Os contratos do petróleo seguem em alta nesta sexta-feira (24), com o Brent negociado a cerca de US$105 o barril por volta das 12h40, registrando avanço de 0,65% e mantendo-se acima de US$100 pelo terceiro pregão consecutivo. A referência americana WTI oscila em sentido oposto, recuando cerca de 1% e cotada em torno de US$94, segundo dados de mercado.

A retomada dos patamares elevados interrompe uma sequência de duas semanas de queda e ocorre num momento de impasse nas negociações relacionadas ao conflito entre EUA e Irã. Analistas de mercado destacam que não houve progresso substancial para encerrar hostilidades e que episódios como apreensões de embarcações no Estreito de Ormuz reforçam o prêmio de risco sobre o fornecimento.

O comportamento do petróleo tem reflexos imediatos: além de influenciar valuations de empresas do setor, pressiona custos de transporte e combustíveis, alimentando riscos inflacionários num momento de fragilidade econômica global. Bolsas pelo mundo operam de forma mista — com Nikkei e Hang Seng em leve alta e índices europeus majoritariamente negativos — enquanto o pregão local registra desempenho fraco.

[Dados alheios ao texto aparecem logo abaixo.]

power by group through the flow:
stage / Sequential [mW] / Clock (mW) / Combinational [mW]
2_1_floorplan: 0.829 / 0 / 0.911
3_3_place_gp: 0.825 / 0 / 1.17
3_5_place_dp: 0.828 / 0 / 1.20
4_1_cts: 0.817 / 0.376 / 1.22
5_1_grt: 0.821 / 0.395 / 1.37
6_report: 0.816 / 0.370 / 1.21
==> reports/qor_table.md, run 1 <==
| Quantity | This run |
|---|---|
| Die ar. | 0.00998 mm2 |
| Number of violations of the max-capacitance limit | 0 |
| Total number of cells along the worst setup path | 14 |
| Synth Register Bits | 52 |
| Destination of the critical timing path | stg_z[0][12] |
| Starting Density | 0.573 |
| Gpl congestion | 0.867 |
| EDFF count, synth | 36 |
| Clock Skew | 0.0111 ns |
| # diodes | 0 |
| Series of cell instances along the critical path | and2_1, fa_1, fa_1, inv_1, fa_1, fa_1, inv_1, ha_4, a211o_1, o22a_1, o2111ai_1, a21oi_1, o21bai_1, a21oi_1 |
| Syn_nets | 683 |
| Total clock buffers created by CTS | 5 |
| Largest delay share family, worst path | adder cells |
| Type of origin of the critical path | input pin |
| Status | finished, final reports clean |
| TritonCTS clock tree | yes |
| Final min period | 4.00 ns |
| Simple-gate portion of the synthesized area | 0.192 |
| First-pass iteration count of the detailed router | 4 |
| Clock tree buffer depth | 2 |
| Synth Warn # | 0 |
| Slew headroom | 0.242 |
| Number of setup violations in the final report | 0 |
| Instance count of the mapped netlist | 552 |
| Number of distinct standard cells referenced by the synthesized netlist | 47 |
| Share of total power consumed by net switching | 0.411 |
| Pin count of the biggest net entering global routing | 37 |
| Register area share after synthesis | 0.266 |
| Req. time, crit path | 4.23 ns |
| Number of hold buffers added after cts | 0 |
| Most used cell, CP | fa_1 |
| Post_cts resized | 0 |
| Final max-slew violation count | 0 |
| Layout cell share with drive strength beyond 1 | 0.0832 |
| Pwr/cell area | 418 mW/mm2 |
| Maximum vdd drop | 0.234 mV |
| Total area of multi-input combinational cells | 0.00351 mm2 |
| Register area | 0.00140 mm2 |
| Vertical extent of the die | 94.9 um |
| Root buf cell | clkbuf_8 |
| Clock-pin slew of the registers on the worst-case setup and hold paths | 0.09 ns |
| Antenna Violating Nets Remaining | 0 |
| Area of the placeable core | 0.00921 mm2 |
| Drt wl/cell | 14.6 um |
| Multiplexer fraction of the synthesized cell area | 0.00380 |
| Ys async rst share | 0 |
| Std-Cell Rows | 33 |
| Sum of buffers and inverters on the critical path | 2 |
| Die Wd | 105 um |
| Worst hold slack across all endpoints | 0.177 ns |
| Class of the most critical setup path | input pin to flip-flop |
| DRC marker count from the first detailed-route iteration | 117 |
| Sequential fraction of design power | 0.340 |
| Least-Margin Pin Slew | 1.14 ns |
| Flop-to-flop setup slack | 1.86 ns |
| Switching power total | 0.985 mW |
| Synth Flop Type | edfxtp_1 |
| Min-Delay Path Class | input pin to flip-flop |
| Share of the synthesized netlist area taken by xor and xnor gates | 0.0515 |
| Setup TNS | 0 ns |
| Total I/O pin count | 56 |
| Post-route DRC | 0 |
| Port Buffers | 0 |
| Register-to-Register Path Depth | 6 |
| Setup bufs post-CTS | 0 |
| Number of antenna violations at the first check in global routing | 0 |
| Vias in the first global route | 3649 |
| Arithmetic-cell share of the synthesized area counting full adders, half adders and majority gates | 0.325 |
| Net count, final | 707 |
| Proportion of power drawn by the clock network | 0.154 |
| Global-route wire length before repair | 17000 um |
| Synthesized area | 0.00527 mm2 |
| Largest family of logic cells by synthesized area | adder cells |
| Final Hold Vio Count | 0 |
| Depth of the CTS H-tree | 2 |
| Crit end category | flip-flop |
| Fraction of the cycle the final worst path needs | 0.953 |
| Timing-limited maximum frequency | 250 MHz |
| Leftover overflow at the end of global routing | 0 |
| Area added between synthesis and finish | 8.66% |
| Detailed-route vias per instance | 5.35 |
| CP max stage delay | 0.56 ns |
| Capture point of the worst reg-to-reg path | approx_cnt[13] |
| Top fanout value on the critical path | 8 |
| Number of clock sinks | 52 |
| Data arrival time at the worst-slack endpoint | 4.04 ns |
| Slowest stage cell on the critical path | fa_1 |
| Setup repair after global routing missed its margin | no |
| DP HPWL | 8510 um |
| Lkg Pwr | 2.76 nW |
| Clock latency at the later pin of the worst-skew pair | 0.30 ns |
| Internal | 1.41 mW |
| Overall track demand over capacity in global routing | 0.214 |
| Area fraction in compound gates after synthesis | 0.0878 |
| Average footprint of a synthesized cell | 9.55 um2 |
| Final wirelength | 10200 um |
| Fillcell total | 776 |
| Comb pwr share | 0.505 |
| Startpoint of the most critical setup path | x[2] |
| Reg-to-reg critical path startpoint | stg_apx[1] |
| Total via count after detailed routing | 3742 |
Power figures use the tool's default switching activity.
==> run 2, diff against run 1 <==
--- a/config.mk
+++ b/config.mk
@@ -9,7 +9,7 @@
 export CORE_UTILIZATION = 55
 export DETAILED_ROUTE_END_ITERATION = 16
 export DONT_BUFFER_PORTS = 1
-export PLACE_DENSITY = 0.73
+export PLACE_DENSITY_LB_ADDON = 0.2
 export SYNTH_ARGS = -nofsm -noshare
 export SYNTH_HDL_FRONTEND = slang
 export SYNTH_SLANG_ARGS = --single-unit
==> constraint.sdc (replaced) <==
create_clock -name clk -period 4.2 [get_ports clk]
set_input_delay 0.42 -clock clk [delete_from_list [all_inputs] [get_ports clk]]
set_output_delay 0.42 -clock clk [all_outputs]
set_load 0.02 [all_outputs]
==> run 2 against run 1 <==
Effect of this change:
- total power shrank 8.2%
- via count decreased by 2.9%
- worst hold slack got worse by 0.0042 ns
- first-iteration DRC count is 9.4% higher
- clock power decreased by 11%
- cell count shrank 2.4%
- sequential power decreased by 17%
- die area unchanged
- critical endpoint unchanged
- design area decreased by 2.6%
[src/rtl/vrf_read_pkg.sv]
// Shared types and constants for the VRF read-group sequencer and its credit counter.
package vrf_read_pkg;

  localparam int VRF_READ_QUEUE_DEPTH = 4;

  typedef enum logic [1:0] {
    IDLE,
    ISSUE,
    DRAIN
  } seq_state_e;

  typedef struct packed {
    logic [4:0] vs;
    logic [4:0] offset;
    logic [3:0] group_index;
    logic [3:0] read_source;
    logic [2:0] instruction_index;
  } vrf_read_req_t;

  // Treating {vs, offset} as one 10-bit position makes the offset carry into vs for free.
  function automatic logic [9:0] nextPosition(input logic [4:0] vs, input logic [4:0] offset);
    return {vs, offset} + 10'd1;
  endfunction

endpackage

[src/rtl/vrf_read_credit_counter.sv]
// Up/down counter of read requests in flight; full when no further request may be issued.
module vrf_read_credit_counter
  import vrf_read_pkg::*;
#(
  parameter int MAX_OUTSTANDING = VRF_READ_QUEUE_DEPTH,
  parameter int CNT_W           = 3
) (
  input  logic clock,
  input  logic reset,
  input  logic i_inc,
  input  logic i_dec,
  output logic o_full
);

  logic [CNT_W-1:0] r_count;

  // Simultaneous inc and dec cancel; the guards keep the count inside 0..MAX_OUTSTANDING.
  always_ff @(posedge clock) begin
    if (reset) begin
      r_count <= '0;
    end else if (i_inc && !i_dec && !o_full) begin
      r_count <= r_count + 1'b1;
    end else if (i_dec && !i_inc && (r_count != '0)) begin
      r_count <= r_count - 1'b1;
    end
  end

  assign o_full = (r_count == CNT_W'(MAX_OUTSTANDING));

endmodule

[src/rtl/vrf_read_group_sequencer.sv]
// Expands one group read command into consecutive VRF read requests and forwards the
// returned words, tagging the final one and pulsing done once the command completes.
module vrf_read_group_sequencer
  import vrf_read_pkg::*;
#(
  parameter int MAX_OUTSTANDING = VRF_READ_QUEUE_DEPTH,
  parameter int CNT_W           = 3
) (
  input  logic        clock,
  input  logic        reset,
  input  logic        cmd_valid,
  output logic        cmd_ready,
  input  logic [4:0]  cmd_vs,
  input  logic [4:0]  cmd_offset,
  input  logic [4:0]  cmd_len,
  input  logic [3:0]  cmd_group_index,
  input  logic [3:0]  cmd_read_source,
  input  logic [2:0]  cmd_instruction_index,
  output logic        req_valid,
  input  logic        req_ready,
  output logic [4:0]  req_vs,
  output logic [4:0]  req_offset,
  output logic [3:0]  req_group_index,
  output logic [3:0]  req_read_source,
  output logic [2:0]  req_instruction_index,
  input  logic        data_valid,
  output logic        data_ready,
  input  logic [31:0] data_bits,
  output logic        result_valid,
  input  logic        result_ready,
  output logic [31:0] result_bits,
  output logic        result_last,
  output logic        done
);

  seq_state_e    r_state;
  seq_state_e    w_nextState;
  vrf_read_req_t r_req;
  logic [4:0]    r_len;
  logic [5:0]    r_issued;
  logic [5:0]    r_returned;
  logic          r_done;
  logic          w_full;
  logic          w_cmdFire;
  logic          w_reqFire;
  logic          w_dataFire;
  logic          w_lastFire;

  assign w_cmdFire  = cmd_valid && cmd_ready;
  assign w_reqFire  = req_valid && req_ready;
  assign w_dataFire = data_valid && data_ready;
  assign w_lastFire = w_dataFire && result_last;

  vrf_read_credit_counter #(
    .MAX_OUTSTANDING(MAX_OUTSTANDING),
    .CNT_W          (CNT_W)
  ) u_credit (
    .clock (clock),
    .reset (reset),
    .i_inc (w_reqFire),
    .i_dec (w_dataFire),
    .o_full(w_full)
  );

  always_ff @(posedge clock) begin
    if (reset) begin
      r_state <= IDLE;
    end else begin
      r_state <= w_nextState;
    end
  end

  // Completion is only ever seen in DRAIN: the last word cannot return before its request issues.
  always_comb begin
    w_nextState = r_state;
    case (r_state)
      IDLE: begin
        if (cmd_valid) w_nextState = ISSUE;
      end
      ISSUE: begin
        if (w_reqFire && (r_issued == {1'b0, r_len})) w_nextState = DRAIN;
      end
      DRAIN: begin
        if (w_lastFire) w_nextState = IDLE;
      end
      default: w_nextState = IDLE;
    endcase
  end

  // req_valid depends only on state and credits, never on req_ready.
  always_comb begin
    cmd_ready    = 1'b0;
    req_valid    = 1'b0;
    data_ready   = 1'b0;
    result_valid = 1'b0;
    result_last  = 1'b0;
    case (r_state)
      IDLE: begin
        cmd_ready = 1'b1;
      end
      ISSUE: begin
        req_valid    = !w_full;
        data_ready   = result_ready;
        result_valid = data_valid;
        result_last  = (r_returned == {1'b0, r_len});
      end
      DRAIN: begin
        data_ready   = result_ready;
        result_valid = data_valid;
        result_last  = (r_returned == {1'b0, r_len});
      end
      default: ;
    endcase
  end

  always_ff @(posedge clock) begin
    if (reset) begin
      r_req      <= '0;
      r_len      <= '0;
      r_issued   <= '0;
      r_returned <= '0;
      r_done     <= 1'b0;
    end else begin
      r_done <= w_lastFire;
      if (w_cmdFire) begin
        r_req.vs                <= cmd_vs;
        r_req.offset            <= cmd_offset;
        r_req.group_index       <= cmd_group_index;
        r_req.read_source       <= cmd_read_source;
        r_req.instruction_index <= cmd_instruction_index;
        r_len                   <= cmd_len;
        r_issued                <= '0;
        r_returned              <= '0;
      end else begin
        if (w_reqFire) begin
          {r_req.vs, r_req.offset} <= nextPosition(r_req.vs, r_req.offset);
          r_issued                 <= r_issued + 6'd1;
        end
        if (w_dataFire) begin
          r_returned <= r_returned + 6'd1;
        end
      end
    end
  end

  assign req_vs                = r_req.vs;
  assign req_offset            = r_req.offset;
  assign req_group_index       = r_req.group_index;
  assign req_read_source       = r_req.read_source;
  assign req_instruction_index = r_req.instruction_index;
  assign result_bits           = data_bits;
  assign done                  = r_done;

endmodule

[config.mk]
export PLATFORM = sky130hd
export DESIGN_NAME = vrf_read_group_sequencer
export DESIGN_NICKNAME = d
export VERILOG_FILES = /design/src/rtl/vrf_read_pkg.sv /design/src/rtl/vrf_read_credit_counter.sv /design/src/rtl/vrf_read_group_sequencer.sv
export SDC_FILE = /design/constraint.sdc
export NUM_CORES = 1
export LEC_CHECK = 0
export BUFFER_PORTS_ARGS = -buffer_cell sky130_fd_sc_hd__buf_2
export CAP_MARGIN = 5
export CORE_ASPECT_RATIO = 0.7
export CORE_MARGIN = 2
export CORE_UTILIZATION = 41
export CTS_CLUSTER_DIAMETER = 50
export DETAILED_ROUTE_END_ITERATION = 8
export PLACE_DENSITY = 0.74
export SLEW_MARGIN = 20
export SYNTH_ARGS = -nofsm -noshare
export SYNTH_HDL_FRONTEND = slang
export SYNTH_SLANG_ARGS = --single-unit
export TNS_END_PERCENT = 5
[constraint.sdc]
create_clock -name clock -period 2.2 [get_ports clock]
set_input_delay 0.44 -clock clock [delete_from_list [all_inputs] [get_ports clock]]
set_output_delay 0.44 -clock clock [all_outputs]
set_load 0.03 [all_outputs]
* After elaboration in Yosys (flattened, before gate mapping) *
Cells that the tools add are included.

storage, ports and cells
  memory bits (writable) = 0
  flip-flop bits (word level) = 44
  input bits = 64
  latch bits = 0
  ROM bits = 0
  word-level logic and storage cells = 56
  output and inout port bits = 59
  memories kept = 0

operators by class
  mux-type cells = 13
  bitwise operators = 0
  add/sub/neg operators = 5
  eq/ne operators = 8
  magnitude comparators = 0
  reductions and logical operators = 19
  $mul = 0
  div/mod/pow operators = 0
  shift-type cells = 0

operators by type and width
  operator                 number
  $mux W10                 2
  $add A6 B1 Y6 const B    2
  $eq A6 B5 Y1             2
  $add A10 B1 Y10 const B  1
  $logic_and A1 B1 Y1      9
  $mux W2                  3
  $mux W3                  2
  $ne A2 B2 Y1 const B     3
  $pmux W2 S3              1
  $mux W1                  5
  $reduce_bool A2 Y1       2
  $reduce_or A2 Y1         2
  $add A3 B1 Y3 const B    1
  $eq A3 B3 Y1 const B     1
  $logic_not A1 Y1         3
  $reduce_and A3 Y1        1
  $reduce_bool A3 Y1       1
  $sub A3 B1 Y3 const B    1
  $eq A2 B1 Y1 const B     1
  $eq A2 B2 Y1 const B     1
  $logic_not A2 Y1         1

* Depth between registers and ports, before layout *
  word-level depth = 9
  depth in mapped cells = 10
  mapped depth without buffers = 9

* Hierarchy *
Synthesis repeated with hierarchy kept, for this count alone.

unflattened totals
  cells, all modules = 278
  area, all modules = 2344.7 um^2

by module, submodules not included
  module                    area each (um^2)  cells an instance  times used  seq. area each (um^2)
  vrf_read_group_sequencer  2129.5            256                1           820.8
  vrf_read_credit_counter   215.2             22                 1           60.1

* Worst setup path after synthesis *
Ideal clock, no wire load.

  path type = reg-to-reg
  from = register r_state[0]
  to = register u_credit.r_count[2]
  data arrival time = 2.369 ns
  path buffers = 1
  setup time = 0.086 ns
  setup slack = -0.255 ns
  required time = 2.114 ns
  stages on the path, launching flop included = 11
  clock period less this slack = 2.455 ns
  cells stage by stage = dfxtp_1 > inv_1 > ha_1 > and3_1 > clkbuf_1 > nor3_1 > inv_1 > fa_1 > nor3_1 > a211oi_1 > a211oi_1

between the ends
  longest elaborated chain between the ends = 8
  elaborated cells between the ends (all ways) = 15
  classes of those cells = eq/ne (2); mux (3); reduce/logical (10)

ends and longest elaborated chain
  what                                           line                            text
  start: declaration                             vrf_read_group_sequencer.sv:36  seq_state_e r_state;
  start signal: assignment                       vrf_read_group_sequencer.sv:69  r_state <= w_nextState;
  $eq A2 B2 Y1 or $eq A2 B1 Y1 (tied branches)   vrf_read_group_sequencer.sv:97  case (r_state)
  $reduce_or A2 Y1 (no line)                     -
  $mux W1                                        vrf_read_group_sequencer.sv:97
  $logic_and A1 B1 Y1                            vrf_read_group_sequencer.sv:51  assign w_dataFire = data_valid && data_ready;
  $logic_not A1 Y1                               vrf_read_credit_counter.sv:21   end else if (i_inc && !i_dec && !o_full) begin
  $logic_and A1 B1 Y1 (2 in series)              vrf_read_credit_counter.sv:21
  $mux W3 or $reduce_bool A2 Y1 (tied branches)  -
  end signal: assignment                         vrf_read_credit_counter.sv:22   r_count <= r_count + 1'b1;
  end signal: assignment                         vrf_read_credit_counter.sv:24   r_count <= r_count - 1'b1;
  end: declaration                               vrf_read_credit_counter.sv:15   logic [CNT_W-1:0] r_count;

Parallel ways exist; a longest one is shown, timed or not.
A chain may end at the register's enable or synchronous reset.

* Final worst setup path *
  from = register r_state[1]
  to = output port result_last

between the ends
  longest elaborated chain between the ends = 3
  elaborated cells between the ends (all ways) = 4
  classes of those cells = eq/ne (2); mux (1); reduce/logical (1)

ends and longest elaborated chain
  what                                          line                            text
  $eq A2 B2 Y1 or $eq A2 B1 Y1 (tied branches)  vrf_read_group_sequencer.sv:97
  $reduce_or A2 Y1 (no line) (*)                -
  $mux W1 (*)                                   -
  end: declaration                              vrf_read_group_sequencer.sv:32  output logic result_last,

Mark *: on every way between the ends. The rest lies on a longest branch, timed or not.

==> metrics.md <==
| Metric | Value |
|---|---|
| FF-to-FF path depth | `8` |
| Pre-CTS setup slack | `53.5 ps` |
| Top FF cell, synth | `dfxtp_1` |
| Largest cells by area after synthesis | `dfxtp_1 (38%), buf_4 (10%), nand2_1 (7.5%)` |
| Setup ws final | `156 ps` |
| Worst-Skew Late Latency | `roughly 290 ps` |
| Routability congestion estimate | `0.800` |
| Buffers on Ports | `58` |
| Peak Freq | `just under 500 MHz` |
| Clock H-tree levels | `2` |
| Crit path required time | `1760 ps` |
| R2r setup slk | `approximately 220 ps` |
| Die width | `94.2 um` |
| GRT Util Overall | `16.3%` |
| Mapped cell area | `0.00234 mm^2` |
| Worst hold path stage count | `3` |
| CTS Root Cell | `clkbuf_8` |
| Die area | `between 0.006 and 0.007 mm^2` |
| Area of the multi-input gates | `0.00119 mm^2` |
| Remaining DRCs | `0` |
| Syn avg cell area | `~8 um^2` |
| Fin nets | `386` |
| Slew at the pin closest to its max-slew limit | `648 ps` |
| Drt total wl | `4.89 mm` |
| Vias | `between 1500 and 2000` |
| Period utilization | `92.9%` |
| Setup CP Type | `reg2out` |
| Seq/Total Area, Yosys | `37.7%` |
| First-pass GRT wire length | `8.22 mm` |
| Fin. max-slew vios | `0` |
| Unrepaired setup endpoints after global routing | `no` |
| Initial DRT Pass Iterations | `4` |
| Setup-failing EPs final | `0` |
| Area growth, synth to finish | `12.5%` |
| Ys Warns | `0` |
| Initial DRC Count | `around 120` |
| Fraction of registers with async set/reset | `0%` |
| Clock-pin slew on the worst setup and hold paths | `80 ps` |
| Post-synth net total | `357` |
| Dpl hpwl | `3.57 mm` |
| Vias per std cell | `5.05` |
| Status | `finished clean` |
| FP Rows | `22` |
| Crit path time final | `2040 ps` |
| Initial antenna violation count | `0` |
| Share of the synthesized area in the top cell type | `a little under two fifths` |
| Synth Instances | `285` |
| CTS buffer count | `5` |
| Worst min path class | `in2reg` |
| Routed len/inst | `12.6 um` |
| Final TNS setup | `0 ps` |
| Worst R2R End | `u_credit.r_count[1]` |
| Most common cell in the netlist | `nand2_1` |
| Number of global-route vias before repair | `1854` |
| Clock skew | `4.75 ps` |
| Hold EP | `req_read_source[3]` |
| Antenna Nets Post-Route | `0` |
| Register Area | `883 um^2` |
| Startpoint Class | `flip-flop` |
| EDFF count, synth | `0` |
| Clk sinks | `44` |
| Die Height | `67.2 um` |
| Synth top cells by count | `nand2_1 (47), dfxtp_1 (44), buf_4 (32)` |
| Longest Clk Path Bufs | `2` |
| Fill cells | `528` |
| Leakage | `1.11 nW` |
| CTS tree | `yes` |
| Top-Level Pins | `123` |
| CP arrival | `1600 ps` |
| Share of layout cells above drive strength 1 | `27.9%` |
| MaxCap Viol Count | `0` |
| CP max FO | `5` |
| Starting Density | `43.5%` |
| Pin count of the biggest net entering global routing | `34` |
| Yosys cell types | `34` |
| Largest area contributor in the netlist | `dfxtp_1` |
| Remaining Overflow, GRT | `0` |
| Post-synthesis register bit count | `44` |
| Power Density | `~860 mW/mm^2` |
| Start point of the worst hold path | `cmd_read_source[3]` |
| Final hold viol count | `0` |
| Worst r2r src | `r_state[0]` |
| Hold-fix buffers, CTS | `0` |
| Core area | `0.00537 mm^2` |
| Rel. slew slack | `56.7%` |
| Critical Path End Type | `output port` |
| Final Util | `49.0%` |
| Peak supply drop | `0.547 mV` |
| Antenna Cells | `0` |
==> layout make-up <==
class / instances / share of cell area (%)
timing repair buffer: 65 / 13.1
inverter: 6 / 0.856
sequential: 44 / 33.6
multi-input combinational: 192 / 45.3
clock inverter: 2 / 0.571
tap: 72 / 3.43
clock buffer: 6 / 3.14
==> per-stage QoR <==
stage / std cells / instance area, um^2 / hold slack [ps] / power (W)
2_1_floorplan: 285 / 2350 / 458 / 0.00162
3_3_place_gp: 379 / 2500 / 438 / 0.00170
6_report: 387 / 2630 / 374 / 0.00227
5_1_grt: 387 / 2630 / 377 / 0.00241
4_1_cts: 387 / 2620 / 366 / 0.00228
3_5_place_dp: 379 / 2500 / 445 / 0.00172
==> cell usage in the layout (no fill, tap or decap), types with 3 or more instances in the layout <==
| master | netlist | routed |
|---|---|---|
| dfxtp_1 | 44 | 42 |
| xor2_1 | 15 | 15 |
| nand4_1 | 6 | 6 |
| o21ai_0 | 3 | 3 |
| xnor2_1 | 13 | 13 |
| a21oi_1 | 20 | 20 |
| buf_4 | 32 | 8 |
| nand2b_1 | 3 | 3 |
| and2_1 | 3 | 3 |
| clkbuf_8 | 0 | 6 |
| nand2_1 | 47 | 46 |
| a211oi_1 | 13 | 13 |
| and3_1 | 3 | 3 |
| inv_1 | 6 | 4 |
| nand3_1 | 9 | 9 |
| ha_1 | 7 | 5 |
| buf_2 | 0 | 57 |
| nor3_1 | 6 | 4 |
| nor2_1 | 26 | 26 |
==> power breakdown <==
group | switching (W) | internal, W
Clock | 0.000277 | 0.000254
Sequential | 0.0000905 | 0.000884
Combinational | 0.000476 | 0.000288
==> what timing repair did <==
item	in CTS	in global routing
gates resized for setup	4	6
setup endpoints to repair	1	5
pin swaps	0	2
hold endpoints to repair	0	0
setup buffers	0	0
==> worst max-delay path, stage by stage (launching register included) <==
cell	delay, ps
dfxtp_2	360
inv_2	60
ha_4	280
nor2b_2	170
nand3_1	110
nor3_2	150
buf_4	190
==> per-layer routing <==
layer	track usage, %	wire, um	vias to the layer above
li1	-	-	983
met3	5.13	299	15
met5	0	0	-
met4	6.34	87	0
met2	26.9	2270	52
met1	20.2	2240	904
==> cells by family after synthesis <==
kind of cell / count (synthesis) / share of synthesized area [%]
flip-flops: 44 / 37.7
AO/OA/AOI/OAI: 44 / 12.1
multiplexers: 1 / 0.428
adder cells (fa/ha/maj): 8 / 4.60
XOR/XNOR: 28 / 10.5
AND/OR/NAND/NOR: 111 / 21.7
buffers and inverters: 49 / 13.0
==> sequential cells by signal, summed over array words and instances (netlist names) <==
name                   count
r_len                      5
req_read_source            4
r_state                    2
r_issued                   6
r_returned                 6
u_credit.r_count           3
req_vs                     5
req_instruction_index      3
req_group_index            4
req_offset                 5
done                       1
==> how the worst max path moves through the flow <==
stage / start / endpoint / depth (start not counted)
floorplan: r_state[0] / u_credit.r_count[2] / 10
global placement: r_state[0] / u_credit.r_count[2] / 9
detailed placement: r_state[0] / u_credit.r_count[2] / 9
CTS: r_state[0] / result_last / 6
global route: r_state[0] / u_credit.r_count[2] / 9
finish: r_state[1] / result_last / 6
No activity file was read; power rests on OpenSTA's default activity.
**config.mk**
```make
export PLATFORM = sky130hd
export DESIGN_NAME = counter_mod_n_ud
export DESIGN_NICKNAME = d
export VERILOG_FILES = /design/src/rtl/counter_mod_n_ud.sv
export SDC_FILE = /design/constraint.sdc
export NUM_CORES = 1
export LEC_CHECK = 0
export CORE_ASPECT_RATIO = 0.9
export CORE_UTILIZATION = 31
export CTS_CLUSTER_DIAMETER = 150
export DETAILED_ROUTE_END_ITERATION = 16
export PLACE_DENSITY = 0.55
export SYNTH_ARGS = -nofsm -noshare
export SYNTH_HDL_FRONTEND = slang
export SYNTH_SLANG_ARGS = --single-unit
export TNS_END_PERCENT = 30
```
**constraint.sdc**
```tcl
create_clock -name clk -period 3.9 [get_ports clk]
set_input_delay 0.39 -clock clk [delete_from_list [all_inputs] [get_ports clk]]
set_output_delay 0.39 -clock clk [all_outputs]
set_load 0.03 [all_outputs]
```
**src/rtl/counter_mod_n_ud.sv**
```systemverilog
// counter_mod_n_ud: cascadable modulo-N up/down counter with wrap or saturate boundary mode
module counter_mod_n_ud #(
   parameter int WIDTH = 8,
   parameter int N     = 60,
   parameter int WRAP  = 1
) (
   input  logic             clk,
   input  logic             reset,
   input  logic             en,
   input  logic             up,
   input  logic             clr,
   input  logic             load,
   input  logic [WIDTH-1:0] load_val,
   output logic [WIDTH-1:0] count,
   output logic             tc,
   output logic             at_max,
   output logic             at_min,
   output logic             wrapped
);
   localparam logic [WIDTH-1:0] MAX = WIDTH'(N - 1);
   localparam logic             W   = (WRAP != 0);
   logic [WIDTH-1:0] nxt;
   assign at_max = (count == MAX);
   assign at_min = (count == '0);
   assign tc     = en & ~clr & ~load & W & ((up & at_max) | (~up & at_min));
   always_comb begin
      nxt = clr  ? '0 :
            load ? ((load_val > MAX) ? MAX : load_val) :
            !en  ? count :
            up   ? (at_max ? (W ? '0 : count) : count + WIDTH'(1)) :
                   (at_min ? (W ? MAX : count) : count - WIDTH'(1));
   end
   always_ff @(posedge clk or posedge reset) begin
      if (reset) begin
         count   <= '0;
         wrapped <= 1'b0;
      end else begin
         count   <= nxt;
         wrapped <= tc;
      end
   end
endmodule

```
**config.mk**
```make
export PLATFORM = sky130hd
export DESIGN_NAME = icg_enable_ctrl
export DESIGN_NICKNAME = d
export VERILOG_FILES = /design/src/rtl/icg_enable_ctrl.sv
export SDC_FILE = /design/constraint.sdc
export NUM_CORES = 1
export LEC_CHECK = 0
export ABC_CLOCK_PERIOD_IN_PS = 2800
export BUFFER_PORTS_ARGS = -buffer_cell sky130_fd_sc_hd__buf_2
export CORE_MARGIN = 1.5
export CORE_UTILIZATION = 47
export DETAILED_ROUTE_END_ITERATION = 8
export HOLD_SLACK_MARGIN = 0.06
export PLACE_DENSITY = 0.72
export REMOVE_ABC_BUFFERS = 1
export SLEW_MARGIN = 20
export SYNTH_ARGS = -nofsm -noshare
export SYNTH_HDL_FRONTEND = slang
export SYNTH_SLANG_ARGS = --single-unit
```
**constraint.sdc**
```tcl
create_clock -name CLK -period 2.8 [get_ports CLK]
set_input_delay 0.14 -clock CLK [delete_from_list [all_inputs] [get_ports CLK]]
set_output_delay 0.14 -clock CLK [all_outputs]
set_load 0.05 [all_outputs]
```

Para investidores e formuladores de política, o cenário implica maior volatilidade e necessidade de monitoramento das negociações diplomáticas e de incidentes no Estreito de Ormuz. Sem avanços claros, o mercado tende a precificar um prêmio de risco mais elevado, o que pode traduzir-se em pressão adicional sobre preços ao consumidor e contas públicas.